A student from Swansea is holding a free event to help get different generations within families to interact better and decrease family rifts.
Fixer Mustak Abdul, 22, feels there is a lack of communication between young and older people in their own ethnic groups, particularly when the younger generation are pursuing ambitions away from their country of origin. He is worried this leads to misunderstandings and family problems.
The event, for anyone aged 11 and up, will take place on Thursday 4 April from 12 noon to 6pm at EYST, 11 St Helen Road, Swansea, SA1 4AB.
The day will be split into two sessions to cater for both sexes, with grandmothers, mothers and daughters able to attend from 12 noon – 2.30pm, and grandfathers, fathers and sons from 3pm - 6pm.
Fixers, the national movement of young people ‘fixing’ the future, will be filming interviews at the event.
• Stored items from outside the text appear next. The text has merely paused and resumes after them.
`src/design/ray_sphere_closest_hit_core_macros.svh`:
```
// Assertion macros for the ray/sphere closest-hit core.
// No dependencies; included by the files that carry assertions.
`ifndef RAY_SPHERE_CLOSEST_HIT_CORE_MACROS_SVH
`define RAY_SPHERE_CLOSEST_HIT_CORE_MACROS_SVH

// Same-cycle implication, disabled in reset.
`define RSCH_ASSERT_IMPL(lbl, clk, rstn, ante, cons, msg) \
    lbl: assert property (@(posedge clk) disable iff (!(rstn)) (ante) |-> (cons)) \
        else $error(msg);

// Next-cycle implication, disabled in reset.
`define RSCH_ASSERT_NEXT(lbl, clk, rstn, ante, cons, msg) \
    lbl: assert property (@(posedge clk) disable iff (!(rstn)) (ante) |=> (cons)) \
        else $error(msg);

`endif

```
`src/design/rsch_pkg.sv`:
```
// Shared types, constants and helpers for the ray/sphere closest-hit core.
// No dependencies.
`timescale 1ns / 1ps

package rsch_pkg;

    localparam int DEF_NUM_SPHERES = 8;
    localparam int CFG_IDX_W       = 3;
    localparam int SPH_W           = 64;
    localparam int CRD_W           = 16;

    // shared multiplier
    localparam int MUL_W  = 34;
    localparam int PROD_W = 68;

    // shared divide / square-root unit
    localparam int DSU_NUM_W  = 64;
    localparam int DSU_DEN_W  = 32;
    localparam int DSU_Q_W    = 48;
    localparam int DSU_REM_W  = 36;
    localparam int DSU_CNT_W  = 6;
    localparam int SQRT_ITERS = 32;
    localparam int TDIV_ITERS = 42;
    localparam int NDIV_ITERS = 48;

    localparam int DIST_W    = 42;
    localparam int PW_W      = 34;
    localparam int T_MIN_Q88 = 2;

    localparam logic signed [PROD_W-1:0] PW_CLAMP_HI = 68'sh0_0000_0001_0000_0000;
    localparam logic signed [PROD_W-1:0] PW_CLAMP_LO = -PW_CLAMP_HI;

    typedef struct packed {
        logic                   start;
        logic                   sqrt_mode;
        logic [DSU_NUM_W-1:0]   num;
        logic [DSU_DEN_W-1:0]   den;
        logic [DSU_CNT_W-1:0]   iters;
    } dsu_req_t;

    typedef struct packed {
        logic                   done;
        logic [DSU_Q_W-1:0]     q;
    } dsu_rsp_t;

    typedef enum logic [12:0] {
        S_IDLE  = 13'b0_0000_0000_0001,
        S_RAYA  = 13'b0_0000_0000_0010,
        S_SPH   = 13'b0_0000_0000_0100,
        S_PROD  = 13'b0_0000_0000_1000,
        S_CHK   = 13'b0_0000_0001_0000,
        S_SQRT  = 13'b0_0000_0010_0000,
        S_ROOT  = 13'b0_0000_0100_0000,
        S_DIV   = 13'b0_0000_1000_0000,
        S_FIN   = 13'b0_0001_0000_0000,
        S_FMUL  = 13'b0_0010_0000_0000,
        S_FGO   = 13'b0_0100_0000_0000,
        S_FWAIT = 13'b0_1000_0000_0000,
        S_OUT   = 13'b1_0000_0000_0000
    } state_t;

    function automatic logic signed [CRD_W-1:0] sat16(input logic signed [49:0] v);
        logic signed [CRD_W-1:0] r;
        if (v > 50'sd32767) begin
            r = 16'sh7FFF;
        end else if (v < -50'sd32768) begin
            r = 16'sh8000;
        end else begin
            r = v[CRD_W-1:0];
        end
        return r;
    endfunction

endpackage

```
`src/design/rsch_divsqrt.sv`:
```
// Shared iterative unit: restoring unsigned divide (one quotient bit per cycle)
// and restoring integer square root (one root bit per cycle). Depends on rsch_pkg.
`timescale 1ns / 1ps

module rsch_divsqrt (
    input  logic               aclk,
    input  logic               aresetn,
    input  rsch_pkg::dsu_req_t req,
    output rsch_pkg::dsu_rsp_t rsp
);
    import rsch_pkg::*;

    logic                  run_reg, run_next;
    logic                  done_reg, done_next;
    logic [DSU_CNT_W-1:0]  cnt_reg, cnt_next;
    logic                  mode_reg, mode_next;
    logic [DSU_DEN_W-1:0]  den_reg, den_next;
    logic [DSU_NUM_W-1:0]  sh_reg, sh_next;
    logic [DSU_REM_W-1:0]  rem_reg, rem_next;
    logic [DSU_Q_W-1:0]    q_reg, q_next;

    logic [DSU_REM_W-1:0]  cand;
    logic [DSU_REM_W-1:0]  sub;
    logic [DSU_REM_W:0]    diff;
    logic                  ge;

    // one subtractor serves both modes
    always_comb begin
        if (mode_reg) begin
            cand = {rem_reg[DSU_REM_W-3:0], sh_reg[DSU_NUM_W-1 -: 2]};
            sub  = {q_reg[DSU_REM_W-3:0], 2'b01};
        end else begin
            cand = {rem_reg[DSU_REM_W-2:0], sh_reg[DSU_NUM_W-1]};
            sub  = DSU_REM_W'(den_reg);
        end
        diff = {1'b0, cand} - {1'b0, sub};
        ge   = ~diff[DSU_REM_W];
    end

    always_comb begin
        run_next  = run_reg;
        done_next = 1'b0;
        cnt_next  = cnt_reg;
        mode_next = mode_reg;
        den_next  = den_reg;
        sh_next   = sh_reg;
        rem_next  = rem_reg;
        q_next    = q_reg;
        if (req.start) begin
            run_next  = 1'b1;
            cnt_next  = req.iters;
            mode_next = req.sqrt_mode;
            den_next  = req.den;
            sh_next   = req.num;
            rem_next  = '0;
            q_next    = '0;
        end else if (run_reg) begin
            sh_next  = mode_reg ? (sh_reg << 2) : (sh_reg << 1);
            rem_next = ge ? diff[DSU_REM_W-1:0] : cand;
            q_next   = {q_reg[DSU_Q_W-2:0], ge};
            cnt_next = cnt_reg - 1'b1;
            if (cnt_reg == DSU_CNT_W'(1)) begin
                run_next  = 1'b0;
                done_next = 1'b1;
            end
        end
    end

    always_ff @(posedge aclk) begin
        if (!aresetn) begin
            run_reg  <= 1'b0;
            done_reg <= 1'b0;
            cnt_reg  <= '0;
        end else begin
            run_reg  <= run_next;
            done_reg <= done_next;
            cnt_reg  <= cnt_next;
        end
    end

    always_ff @(posedge aclk) begin
        mode_reg <= mode_next;
        den_reg  <= den_next;
        sh_reg   <= sh_next;
        rem_reg  <= rem_next;
        q_reg    <= q_next;
    end

    assign rsp.done = done_reg;
    assign rsp.q    = q_reg;

endmodule

```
The interviews will focus on the culture and identity of the interviewees, the expectations they feel, and how integrated they feel in Swansea.
This will then be published on to DVDs for Mustak to use in workshops to encourage young and old members of families to understand one another better.
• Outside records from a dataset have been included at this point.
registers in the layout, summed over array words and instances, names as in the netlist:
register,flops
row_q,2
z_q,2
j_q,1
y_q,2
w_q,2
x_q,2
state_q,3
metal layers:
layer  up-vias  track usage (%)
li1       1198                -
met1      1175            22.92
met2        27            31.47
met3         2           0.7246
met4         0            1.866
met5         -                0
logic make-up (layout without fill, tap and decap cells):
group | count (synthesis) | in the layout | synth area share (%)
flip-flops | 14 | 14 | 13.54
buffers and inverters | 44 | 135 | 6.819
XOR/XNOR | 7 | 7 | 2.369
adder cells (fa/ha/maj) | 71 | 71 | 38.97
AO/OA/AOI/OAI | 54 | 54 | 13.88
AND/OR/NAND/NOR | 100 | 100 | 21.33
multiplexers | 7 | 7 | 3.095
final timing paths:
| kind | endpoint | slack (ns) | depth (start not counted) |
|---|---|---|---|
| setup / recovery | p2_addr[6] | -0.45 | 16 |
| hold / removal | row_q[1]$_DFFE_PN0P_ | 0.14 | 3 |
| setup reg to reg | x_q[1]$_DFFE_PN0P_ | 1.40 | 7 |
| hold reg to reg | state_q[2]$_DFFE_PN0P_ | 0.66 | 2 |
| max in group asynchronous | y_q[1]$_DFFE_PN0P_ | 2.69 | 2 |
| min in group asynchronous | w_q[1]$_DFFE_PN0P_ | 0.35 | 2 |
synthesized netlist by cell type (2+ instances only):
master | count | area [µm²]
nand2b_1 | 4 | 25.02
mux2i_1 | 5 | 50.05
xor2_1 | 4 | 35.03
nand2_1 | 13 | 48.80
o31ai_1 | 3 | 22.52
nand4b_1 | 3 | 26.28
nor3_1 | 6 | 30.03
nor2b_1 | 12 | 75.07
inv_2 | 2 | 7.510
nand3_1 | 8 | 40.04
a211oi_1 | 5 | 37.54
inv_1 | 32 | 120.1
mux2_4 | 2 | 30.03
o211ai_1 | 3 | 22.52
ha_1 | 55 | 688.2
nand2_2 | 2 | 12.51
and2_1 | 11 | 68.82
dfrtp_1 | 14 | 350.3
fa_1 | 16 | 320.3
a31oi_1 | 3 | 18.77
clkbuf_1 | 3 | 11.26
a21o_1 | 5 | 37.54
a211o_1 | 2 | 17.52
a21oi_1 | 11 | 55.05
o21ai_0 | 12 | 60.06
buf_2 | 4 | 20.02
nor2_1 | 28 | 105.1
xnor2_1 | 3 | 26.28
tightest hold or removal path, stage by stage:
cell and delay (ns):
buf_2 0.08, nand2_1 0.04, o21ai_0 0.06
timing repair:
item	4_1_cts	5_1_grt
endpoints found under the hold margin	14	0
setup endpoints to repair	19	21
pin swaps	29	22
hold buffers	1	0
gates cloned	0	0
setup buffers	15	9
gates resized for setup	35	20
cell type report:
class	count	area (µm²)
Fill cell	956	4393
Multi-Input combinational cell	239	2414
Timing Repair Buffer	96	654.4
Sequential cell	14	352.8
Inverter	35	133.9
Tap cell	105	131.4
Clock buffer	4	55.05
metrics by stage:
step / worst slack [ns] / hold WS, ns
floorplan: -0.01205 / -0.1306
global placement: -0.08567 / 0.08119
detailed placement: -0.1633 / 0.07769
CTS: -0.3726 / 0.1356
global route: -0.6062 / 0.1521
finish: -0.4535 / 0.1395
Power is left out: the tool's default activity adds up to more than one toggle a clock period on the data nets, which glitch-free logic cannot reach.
“Swansea is very multicultural, but there are still misunderstandings when parents originate from different countries,” he says.
“I want everyone to bring something personal with them to the event that maybe either reminds them of their childhood or has a good memory attached, for example a photograph or a book.
“Young people who grow up here in the UK do not understand the challenges facing their parents back home, and their families may not understand the different lifestyle of the young person in the UK.
“Within families there are different expectations, especially when older members of a family hold more traditional views than the ‘more Western’ views of their children.
“There is a generation gap between family members, and across the city as a whole. I want to get the older and younger members of different ethnicities to interact better, decreasing family rifts.”
Mustak, who is studying HND Public Services and hopes to become a Police Officer or Youth Worker, also works with the Ethnic Youth Support Team (EYST) in Swansea to develop links between different groups of people in the city.
Fixers can address any issue they feel strongly about. How each Fixer tackles an issue is up to them – as long as they benefit someone else.
The award-winning Fixers project has already supported almost 7,000 young people aged 16 to 25 across the UK to have an authentic voice in their community.
Now, thanks to a £7.2 million grant from the Big Lottery Fund, Fixers aims to work with a further 20,000 young people over the next three years.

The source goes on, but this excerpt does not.